Promoter competiton in pCMS-EGFP?

M.J.Schell mjs54 at cus.cam.ac.uk
Fri Sep 15 14:11:23 EST 2000


I have been using Clontech mammalian expression vector called
pCMS-EGFP.  This vector has a CMV promoter upstream of the MCS to drive
the cloned gene and it also has another promoter (SV40) that drives
eGFP.  Thus, cells expressing the vector should both be green and also
produce protein from the cloned cDNA.  If so, this would be great
because one could identify the green expressing cells while they are
still alive without having to do multiple-plasmid transfections.

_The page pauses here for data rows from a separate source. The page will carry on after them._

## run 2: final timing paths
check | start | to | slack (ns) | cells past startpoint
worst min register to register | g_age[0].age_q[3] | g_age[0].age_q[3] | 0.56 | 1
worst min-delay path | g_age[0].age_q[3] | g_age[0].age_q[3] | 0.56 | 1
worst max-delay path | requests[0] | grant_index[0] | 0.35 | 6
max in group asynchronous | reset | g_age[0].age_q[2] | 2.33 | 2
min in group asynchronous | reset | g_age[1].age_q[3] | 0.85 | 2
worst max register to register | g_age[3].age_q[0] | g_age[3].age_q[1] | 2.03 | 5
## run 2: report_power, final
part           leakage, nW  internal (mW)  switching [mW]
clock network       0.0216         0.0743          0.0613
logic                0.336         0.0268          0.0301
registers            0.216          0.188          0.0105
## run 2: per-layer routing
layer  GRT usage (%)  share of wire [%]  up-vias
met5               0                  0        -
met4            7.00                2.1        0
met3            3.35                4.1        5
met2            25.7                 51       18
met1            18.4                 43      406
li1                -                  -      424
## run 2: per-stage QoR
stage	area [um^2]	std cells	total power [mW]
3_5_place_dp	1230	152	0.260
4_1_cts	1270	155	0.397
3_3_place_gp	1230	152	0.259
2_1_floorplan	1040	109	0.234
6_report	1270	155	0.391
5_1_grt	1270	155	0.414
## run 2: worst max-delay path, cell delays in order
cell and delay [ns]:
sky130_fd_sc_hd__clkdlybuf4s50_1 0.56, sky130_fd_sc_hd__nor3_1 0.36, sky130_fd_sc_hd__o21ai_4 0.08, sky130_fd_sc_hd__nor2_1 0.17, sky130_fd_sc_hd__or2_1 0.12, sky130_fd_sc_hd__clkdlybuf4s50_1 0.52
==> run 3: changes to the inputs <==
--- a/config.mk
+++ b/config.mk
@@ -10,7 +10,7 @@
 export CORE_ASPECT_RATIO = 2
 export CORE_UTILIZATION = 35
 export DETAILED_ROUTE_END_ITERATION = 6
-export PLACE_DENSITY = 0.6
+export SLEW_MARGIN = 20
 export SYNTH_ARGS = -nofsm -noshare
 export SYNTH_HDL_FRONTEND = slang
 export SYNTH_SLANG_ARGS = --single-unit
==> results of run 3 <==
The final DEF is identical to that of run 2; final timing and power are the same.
File: src/rtl/prince_pkg.sv
// Shared definitions for the PRINCE wrapper register map and the stream sequencer.
// Holds the address map, bit positions, the FSM state type and a word-select helper.
package prince_pkg;

   localparam logic [7:0] ADDR_NAME0   = 8'h00;
   localparam logic [7:0] ADDR_NAME1   = 8'h01;
   localparam logic [7:0] ADDR_VERSION = 8'h02;
   localparam logic [7:0] ADDR_CTRL    = 8'h08;
   localparam logic [7:0] ADDR_STATUS  = 8'h09;
   localparam logic [7:0] ADDR_CONFIG  = 8'h0a;
   localparam logic [7:0] ADDR_KEY0    = 8'h10;
   localparam logic [7:0] ADDR_KEY1    = 8'h11;
   localparam logic [7:0] ADDR_KEY2    = 8'h12;
   localparam logic [7:0] ADDR_KEY3    = 8'h13;
   localparam logic [7:0] ADDR_BLOCK0  = 8'h20;
   localparam logic [7:0] ADDR_BLOCK1  = 8'h21;
   localparam logic [7:0] ADDR_RESULT0 = 8'h30;
   localparam logic [7:0] ADDR_RESULT1 = 8'h31;

   localparam int CTRL_NEXT     = 0;
   localparam int STATUS_READY  = 0;
   localparam int CONFIG_ENCDEC = 0;

   typedef enum logic [3:0] {
      S_IDLE,
      S_WKEY,
      S_WCFG,
      S_WBLK,
      S_WNEXT,
      S_WAIT,
      S_POLL,
      S_RD0,
      S_RD1,
      S_OUT
   } state_e;

   // 32-bit word idx of a 128-bit vector, word 0 in the low bits.
   function automatic logic [31:0] word_of(input logic [127:0] v, input logic [1:0] idx);
      return v[{idx, 5'd0} +: 32];
   endfunction

endpackage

However, when I transfect  cells and stain them with a good antibody to
my cloned protein, I find that only a subset of the green cells (perhaps
20%) stain for my protein (the staining is very strong).  These cells
appear only weakly eGFP-positive, while neighboring cells are strongly
green but not stained for my protein at all.  There are no cells which
make my protein but are not green.  How can this be?  Here's some of the
things people have suggested, but nobody seems to know for sure:

1.  The vector contains and intervening sequence (IVF) between the CMV
promoter and the MCS which, according to Clontech, "is an intron that
is efficiently spliced out following transcription".  Perhaps the cells
not expressing my protein didn't splice out the intron.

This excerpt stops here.